== INPUT FOR THIS TASK ==
<file path="config.mk">
export PLATFORM = sky130hd
export DESIGN_NAME = io_pin_default_config
export DESIGN_NICKNAME = d
export VERILOG_FILES = /design/src/io_pin_pkg.sv /design/src/cfgmem_reader.sv /design/src/io_pin_default_config.sv
export SDC_FILE = /design/constraint.sdc
export NUM_CORES = 1
export LEC_CHECK = 0
export ABC_AREA = 1
export BUFFER_PORTS_ARGS = -buffer_cell sky130_fd_sc_hd__buf_2
export CORE_UTILIZATION = 50
export CTS_CLUSTER_DIAMETER = 60
export DETAILED_ROUTE_END_ITERATION = 8
export PLACE_DENSITY = 0.73
export SYNTH_ARGS = -nofsm -noshare
export SYNTH_HDL_FRONTEND = slang
export SYNTH_SLANG_ARGS = --single-unit
</file>
<file path="constraint.sdc">
create_clock -name clk_i -period 2.7 [get_ports clk_i]
set_input_delay 0.135 -clock clk_i [delete_from_list [all_inputs] [get_ports clk_i]]
set_output_delay 0.135 -clock clk_i [all_outputs]
set_load 0.02 [all_outputs]
</file>
<file path="src/io_pin_pkg.sv">
// constants, types and register map for the pin default and configuration block
package io_pin_pkg;
  localparam int unsigned CLK_MHZ       = 250;
  localparam int unsigned CFG_HALF_NS   = 500;
  localparam int unsigned CFG_HALF_CYC  = (CFG_HALF_NS * CLK_MHZ + 999) / 1000;
  localparam int unsigned CFG_CNT_W     = 8;
  localparam int unsigned CFG_WORDS     = 3;
  localparam int unsigned CFG_WORD_W    = 16;
  localparam int unsigned CFG_CMD_BITS  = 9;
  localparam int unsigned CFG_DATA_BITS = 17;
  localparam logic [2:0]  CFG_READ_OP   = 3'h6;
  localparam logic [15:0] CFG_BLANK     = 16'hffff;
  localparam int unsigned CFG_WAKE_WORD = 2;
  localparam int unsigned CFG_WAKE_BIT  = 8;
  localparam int unsigned FN_W          = 4;
  localparam int unsigned FN_PER_WORD   = 4;
  localparam int unsigned AUX_PINS      = 10;
  localparam int unsigned LOW_PINS      = 8;
  localparam int unsigned AUX_PD_PIN    = 7;
  localparam int unsigned PULLUP_KOHM   = 75;
  localparam logic [7:0]  LOW_OUT_MASK  = 8'h15;
  localparam int unsigned ADR_W         = 4;
  localparam logic [3:0]  ADDR_STATUS   = 4'h0;
  localparam logic [3:0]  ADDR_AUX_OUT  = 4'h4;
  localparam logic [3:0]  ADDR_AUX_IN   = 4'h8;
  localparam logic [3:0]  ADDR_LOW_IN   = 4'hc;
  localparam int unsigned ST_DONE_BIT   = 0;
  localparam int unsigned ST_PRES_BIT   = 1;
  localparam int unsigned ST_WAKE_BIT   = 2;
  localparam int unsigned ST_SUSP_BIT   = 3;
  localparam logic [9:0]  AUX_OUT_RST   = 10'h000;

  typedef enum logic [3:0] {
    FN_TRI_PU  = 4'h0,
    FN_TRI_PD  = 4'h1,
    FN_DRIVE0  = 4'h2,
    FN_DRIVE1  = 4'h3,
    FN_IO      = 4'h4,
    FN_TXDEN   = 4'h5,
    FN_SLEEP_N = 4'h6,
    FN_TXLED_N = 4'h7,
    FN_RXLED_N = 4'h8
  } aux_fn_t;

  typedef enum logic [2:0] {
    CS_IDLE = 3'h0,
    CS_CMD  = 3'h1,
    CS_DATA = 3'h2,
    CS_GAP  = 3'h3,
    CS_DONE = 3'h4
  } cfg_state_t;

  typedef struct packed {
    logic ri_n;
    logic dcd_n;
    logic dsr_n;
    logic cts_n;
    logic rxd;
  } modem_in_t;

  typedef struct packed {
    logic txd;
    logic rts_n;
    logic dtr_n;
    logic txden;
    logic tx_active;
    logic rx_active;
  } uart_out_t;

  typedef struct packed {
    logic out;
    logic oe;
    logic pu;
    logic pd;
  } pad_ctl_t;
endpackage : io_pin_pkg

</file>
<file path="src/cfgmem_reader.sv">
// serial configuration memory reader, fetches a fixed block of words after reset
`timescale 1ns/1ps
module cfgmem_reader (
  input  wire logic                                     clk_i,
  input  wire logic                                     rst_i,
  input  wire logic                                     io_sync_i,
  output logic                                          sel_o,
  output logic                                          sclk_o,
  output logic                                          io_o,
  output logic                                          io_oe_o,
  output logic                                          done_o,
  output logic [io_pin_pkg::CFG_WORDS-1:0][io_pin_pkg::CFG_WORD_W-1:0] words_o
);
  io_pin_pkg::cfg_state_t                 state_q;
  logic [io_pin_pkg::CFG_CNT_W-1:0]       cnt_q;
  logic [4:0]                             bit_q;
  logic [1:0]                             word_q;
  logic [io_pin_pkg::CFG_CMD_BITS-1:0]    cmd_q;
  logic [io_pin_pkg::CFG_WORD_W-1:0]      sh_q;

  wire logic tick     = (cnt_q == io_pin_pkg::CFG_CNT_W'(io_pin_pkg::CFG_HALF_CYC - 1));
  wire logic rising   = tick & ~sclk_o;
  wire logic falling  = tick & sclk_o;
  wire logic last_cmd = (bit_q == 5'(io_pin_pkg::CFG_CMD_BITS - 1));
  wire logic last_dat = (bit_q == 5'(io_pin_pkg::CFG_DATA_BITS - 1));
  wire logic last_wd  = (word_q == 2'(io_pin_pkg::CFG_WORDS - 1));
  wire logic [io_pin_pkg::CFG_CMD_BITS-1:0] cmd_w = {io_pin_pkg::CFG_READ_OP, 4'h0, word_q};

  // one word per select frame keeps the sequencer small at the cost of extra command bits
  always_ff @(posedge clk_i) begin
    if (rst_i) begin
      state_q <= io_pin_pkg::CS_IDLE;
      cnt_q   <= '0;
      bit_q   <= '0;
      word_q  <= '0;
      cmd_q   <= '0;
      sh_q    <= '0;
      sel_o   <= 1'b0;
      sclk_o  <= 1'b0;
      io_o    <= 1'b0;
      io_oe_o <= 1'b0;
      done_o  <= 1'b0;
      words_o <= '0;
    end else begin
      cnt_q <= (tick || state_q == io_pin_pkg::CS_IDLE) ? '0 : cnt_q + 1'b1;
      if (tick && (state_q == io_pin_pkg::CS_CMD || state_q == io_pin_pkg::CS_DATA)) begin
        sclk_o <= ~sclk_o;
      end
      unique case (state_q)
        io_pin_pkg::CS_IDLE: begin
          sel_o   <= 1'b1;
          io_oe_o <= 1'b1;
          io_o    <= cmd_w[io_pin_pkg::CFG_CMD_BITS-1];
          cmd_q   <= {cmd_w[io_pin_pkg::CFG_CMD_BITS-2:0], 1'b0};
          bit_q   <= '0;
          state_q <= io_pin_pkg::CS_CMD;
        end
        io_pin_pkg::CS_CMD: begin
          if (falling) begin
            bit_q <= last_cmd ? '0 : bit_q + 1'b1;
            io_o  <= last_cmd ? 1'b0 : cmd_q[io_pin_pkg::CFG_CMD_BITS-1];
            cmd_q <= {cmd_q[io_pin_pkg::CFG_CMD_BITS-2:0], 1'b0};
            if (last_cmd) begin
              io_oe_o <= 1'b0;
              state_q <= io_pin_pkg::CS_DATA;
            end
          end
        end
        io_pin_pkg::CS_DATA: begin
          if (rising) begin
            sh_q <= {sh_q[io_pin_pkg::CFG_WORD_W-2:0], io_sync_i};
          end
          if (falling) begin
            bit_q <= bit_q + 1'b1;
            if (last_dat) begin
              words_o[word_q] <= sh_q;
              sel_o           <= 1'b0;
              state_q         <= io_pin_pkg::CS_GAP;
            end
          end
        end
        io_pin_pkg::CS_GAP: begin
          if (tick) begin
            word_q  <= last_wd ? word_q : word_q + 1'b1;
            done_o  <= last_wd;
            state_q <= last_wd ? io_pin_pkg::CS_DONE : io_pin_pkg::CS_IDLE;
          end
        end
        io_pin_pkg::CS_DONE: begin
          sel_o <= 1'b0;
        end
        default: begin
          state_q <= io_pin_pkg::CS_IDLE;
        end
      endcase
    end
  end
endmodule : cfgmem_reader

</file>
<file path="src/io_pin_default_config.sv">
// mode independent pin control: reset pin, config memory pins, low and aux ports
//
// The Wishbone register port and the register addresses were decided locally.
`timescale 1ns/1ps
// Notes on behaviour
// - external reset pin is active low
// - config memory pins float while in reset
// - config memory clock driven once out of reset
// - low port defaults to uart pin map
// - ring indicate low in suspend requests resume
// - aux pin function comes from config memory
// - blank memory: aux pins other than bit 7 input with pull-up
// - blank memory: aux bit 7 pulls down
// - pull-up pins use weak internal pull-up
module io_pin_default_config (
  input  wire logic                               clk_i,
  input  wire logic                               rst_i,
  input  wire logic                               ext_reset_n_i,
  input  wire logic                               wb_cyc_i,
  input  wire logic                               wb_stb_i,
  input  wire logic                               wb_we_i,
  input  wire logic [io_pin_pkg::ADR_W-1:0]       wb_adr_i,
  input  wire logic [3:0]                         wb_sel_i,
  input  wire logic [31:0]                        wb_dat_i,
  output logic      [31:0]                        wb_dat_o,
  output logic                                    wb_ack_o,
  input  wire logic                               cfgmem_select_i,
  output logic                                    cfgmem_select_o,
  output logic                                    cfgmem_select_oe_o,
  output logic                                    cfgmem_clock_o,
  output logic                                    cfgmem_clock_oe_o,
  input  wire logic                               cfgmem_io_i,
  output logic                                    cfgmem_io_o,
  output logic                                    cfgmem_io_oe_o,
  input  wire logic [io_pin_pkg::LOW_PINS-1:0]    low_port_i,
  output logic      [io_pin_pkg::LOW_PINS-1:0]    low_port_o,
  output logic      [io_pin_pkg::LOW_PINS-1:0]    low_port_oe_o,
  input  wire logic [io_pin_pkg::AUX_PINS-1:0]    aux_port_i,
  output logic      [io_pin_pkg::AUX_PINS-1:0]    aux_port_o,
  output logic      [io_pin_pkg::AUX_PINS-1:0]    aux_port_oe_o,
  output logic      [io_pin_pkg::AUX_PINS-1:0]    aux_port_pu_o,
  output logic      [io_pin_pkg::AUX_PINS-1:0]    aux_port_pd_o,
  input  wire io_pin_pkg::uart_out_t              uart_i,
  output io_pin_pkg::modem_in_t                   modem_o,
  input  wire logic                               suspend_i,
  output logic                                    resume_o,
  output logic                                    cfg_done_o
);
  logic [1:0]                          rst_pin_q;
  logic [io_pin_pkg::LOW_PINS-1:0]     low_s1_q;
  logic [io_pin_pkg::LOW_PINS-1:0]     low_s2_q;
  logic [io_pin_pkg::AUX_PINS-1:0]     aux_s1_q;
  logic [io_pin_pkg::AUX_PINS-1:0]     aux_s2_q;
  logic [1:0]                          cio_q;
  logic [io_pin_pkg::AUX_PINS-1:0]     aux_out_q;
  logic                                wake_cond_q;
  logic                                rd_sel;
  logic                                rd_clk;
  logic                                rd_io;
  logic                                rd_io_oe;
  logic                                rd_done;
  logic [io_pin_pkg::CFG_WORDS-1:0][io_pin_pkg::CFG_WORD_W-1:0] rd_words;

  // the pin is sampled twice before use; a glitch shorter than a clock may be missed
  wire logic core_rst = rst_i | ~rst_pin_q[1];

  always_ff @(posedge clk_i) begin
    if (rst_i) begin
      rst_pin_q <= 2'h0;
    end else begin
      rst_pin_q <= {rst_pin_q[0], ext_reset_n_i};
    end
  end

  always_ff @(posedge clk_i) begin
    low_s1_q <= low_port_i;
    low_s2_q <= low_s1_q;
    aux_s1_q <= aux_port_i;
    aux_s2_q <= aux_s1_q;
    cio_q    <= {cio_q[0], cfgmem_io_i};
  end

  cfgmem_reader u_reader (
    .clk_i     (clk_i),
    .rst_i     (core_rst),
    .io_sync_i (cio_q[1]),
    .sel_o     (rd_sel),
    .sclk_o    (rd_clk),
    .io_o      (rd_io),
    .io_oe_o   (rd_io_oe),
    .done_o    (rd_done),
    .words_o   (rd_words)
  );

  // an erased or missing memory reads as all ones through its data pull-up
  wire logic cfg_present = rd_done & (rd_words[0] != io_pin_pkg::CFG_BLANK);
  wire logic wake_en     = cfg_present &
                           rd_words[io_pin_pkg::CFG_WAKE_WORD][io_pin_pkg::CFG_WAKE_BIT];
  wire logic wake_cond   = wake_en & suspend_i & ~low_s2_q[7];

  always_ff @(posedge clk_i) begin
    if (core_rst) begin
      cfgmem_select_o    <= 1'b0;
      cfgmem_select_oe_o <= 1'b0;
      cfgmem_clock_o     <= 1'b0;
      cfgmem_clock_oe_o  <= 1'b0;
      cfgmem_io_o        <= 1'b0;
      cfgmem_io_oe_o     <= 1'b0;
      cfg_done_o         <= 1'b0;
      wake_cond_q        <= 1'b0;
      resume_o           <= 1'b0;
    end else begin
      cfgmem_select_o    <= rd_sel;
      cfgmem_select_oe_o <= 1'b1;
      cfgmem_clock_o     <= rd_clk;
      cfgmem_clock_oe_o  <= 1'b1;
      cfgmem_io_o        <= rd_io;
      cfgmem_io_oe_o     <= rd_io_oe;
      cfg_done_o         <= rd_done;
      wake_cond_q        <= wake_cond;
      resume_o           <= wake_cond & ~wake_cond_q;
    end
  end

  // low port: fixed uart map, outputs on bits 0, 2 and 4
  always_ff @(posedge clk_i) begin
    if (core_rst) begin
      low_port_o    <= '0;
      low_port_oe_o <= '0;
      modem_o       <= '1;
    end else begin
      low_port_o    <= {3'h0, uart_i.dtr_n, 1'b0, uart_i.rts_n, 1'b0, uart_i.txd};
      low_port_oe_o <= io_pin_pkg::LOW_OUT_MASK;
      modem_o       <= {low_s2_q[7:5], low_s2_q[3], low_s2_q[1]};
    end
  end

  // aux port: per pin function, default pulls until the memory has been read
  genvar i;
  generate
    for (i = 0; i < io_pin_pkg::AUX_PINS; i++) begin : g_aux
      localparam int unsigned WD = i / io_pin_pkg::FN_PER_WORD;
      localparam int unsigned NB = (i % io_pin_pkg::FN_PER_WORD) * io_pin_pkg::FN_W;
      localparam logic        PD_PIN = (i == io_pin_pkg::AUX_PD_PIN);
      wire logic [3:0] fn_raw = rd_words[WD][NB +: io_pin_pkg::FN_W];
      wire logic [3:0] dflt   = PD_PIN ? 4'(io_pin_pkg::FN_TRI_PD)
                                       : 4'(io_pin_pkg::FN_TRI_PU);
      wire logic [3:0] fn     = cfg_present ? fn_raw : dflt;
      io_pin_pkg::pad_ctl_t pad;
      always_comb begin
        pad = '{out: 1'b0, oe: 1'b1, pu: 1'b0, pd: 1'b0};
        case (fn)
          io_pin_pkg::FN_TRI_PD:  pad = '{out: 1'b0, oe: 1'b0, pu: 1'b0, pd: 1'b1};
          io_pin_pkg::FN_DRIVE0:  pad.out = 1'b0;
          io_pin_pkg::FN_DRIVE1:  pad.out = 1'b1;
          io_pin_pkg::FN_IO:      pad.out = aux_out_q[i];
          io_pin_pkg::FN_TXDEN:   pad.out = uart_i.txden;
          io_pin_pkg::FN_SLEEP_N: pad.out = ~suspend_i;
          io_pin_pkg::FN_TXLED_N: pad.out = ~uart_i.tx_active;
          io_pin_pkg::FN_RXLED_N: pad.out = ~uart_i.rx_active;
          // unknown codes fall back to the safe weak pull-up input
          default: pad = '{out: 1'b0, oe: 1'b0, pu: 1'b1, pd: 1'b0};
        endcase
      end
      always_ff @(posedge clk_i) begin
        if (core_rst) begin
          aux_port_o[i]    <= 1'b0;
          aux_port_oe_o[i] <= 1'b0;
          aux_port_pu_o[i] <= ~PD_PIN;
          aux_port_pd_o[i] <= PD_PIN;
        end else begin
          aux_port_o[i]    <= pad.out;
          aux_port_oe_o[i] <= pad.oe;
          aux_port_pu_o[i] <= pad.pu;
          aux_port_pd_o[i] <= pad.pd;
        end
      end
    end
  endgenerate

  // wishbone slave, one wait state, unmapped reads return zero
  wire logic wb_req  = wb_cyc_i & wb_stb_i & ~wb_ack_o;
  wire logic hit_out = (wb_adr_i == io_pin_pkg::ADDR_AUX_OUT);
  wire logic [31:0] status_w = {28'h0, suspend_i, wake_en, cfg_present, rd_done};
  wire logic [31:0] rd_mux =
      (wb_adr_i == io_pin_pkg::ADDR_STATUS) ? status_w :
      hit_out                               ? {22'h0, aux_out_q} :
      (wb_adr_i == io_pin_pkg::ADDR_AUX_IN) ? {22'h0, aux_s2_q} :
      (wb_adr_i == io_pin_pkg::ADDR_LOW_IN) ? {24'h0, low_s2_q} : 32'h0;

  always_ff @(posedge clk_i) begin
    if (core_rst) begin
      wb_ack_o  <= 1'b0;
      wb_dat_o  <= '0;
      aux_out_q <= io_pin_pkg::AUX_OUT_RST;
    end else begin
      wb_ack_o <= wb_req;
      wb_dat_o <= (wb_req & ~wb_we_i) ? rd_mux : 32'h0;
      if (wb_req && wb_we_i && hit_out && wb_sel_i[0]) begin
        aux_out_q[7:0] <= wb_dat_i[7:0];
      end
      if (wb_req && wb_we_i && hit_out && wb_sel_i[1]) begin
        aux_out_q[9:8] <= wb_dat_i[9:8];
      end
    end
  end
endmodule : io_pin_default_config

</file>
===
> _TRY IT_: Please return each line of the data above in which the word "tick" occurs.

> _REPLY TO THE TASK_:
  wire logic tick     = (cnt_q == io_pin_pkg::CFG_CNT_W'(io_pin_pkg::CFG_HALF_CYC - 1));
  wire logic rising   = tick & ~sclk_o;
  wire logic falling  = tick & sclk_o;
      cnt_q <= (tick || state_q == io_pin_pkg::CS_IDLE) ? '0 : cnt_q + 1'b1;
      if (tick && (state_q == io_pin_pkg::CS_CMD || state_q == io_pin_pkg::CS_DATA)) begin
          if (tick) begin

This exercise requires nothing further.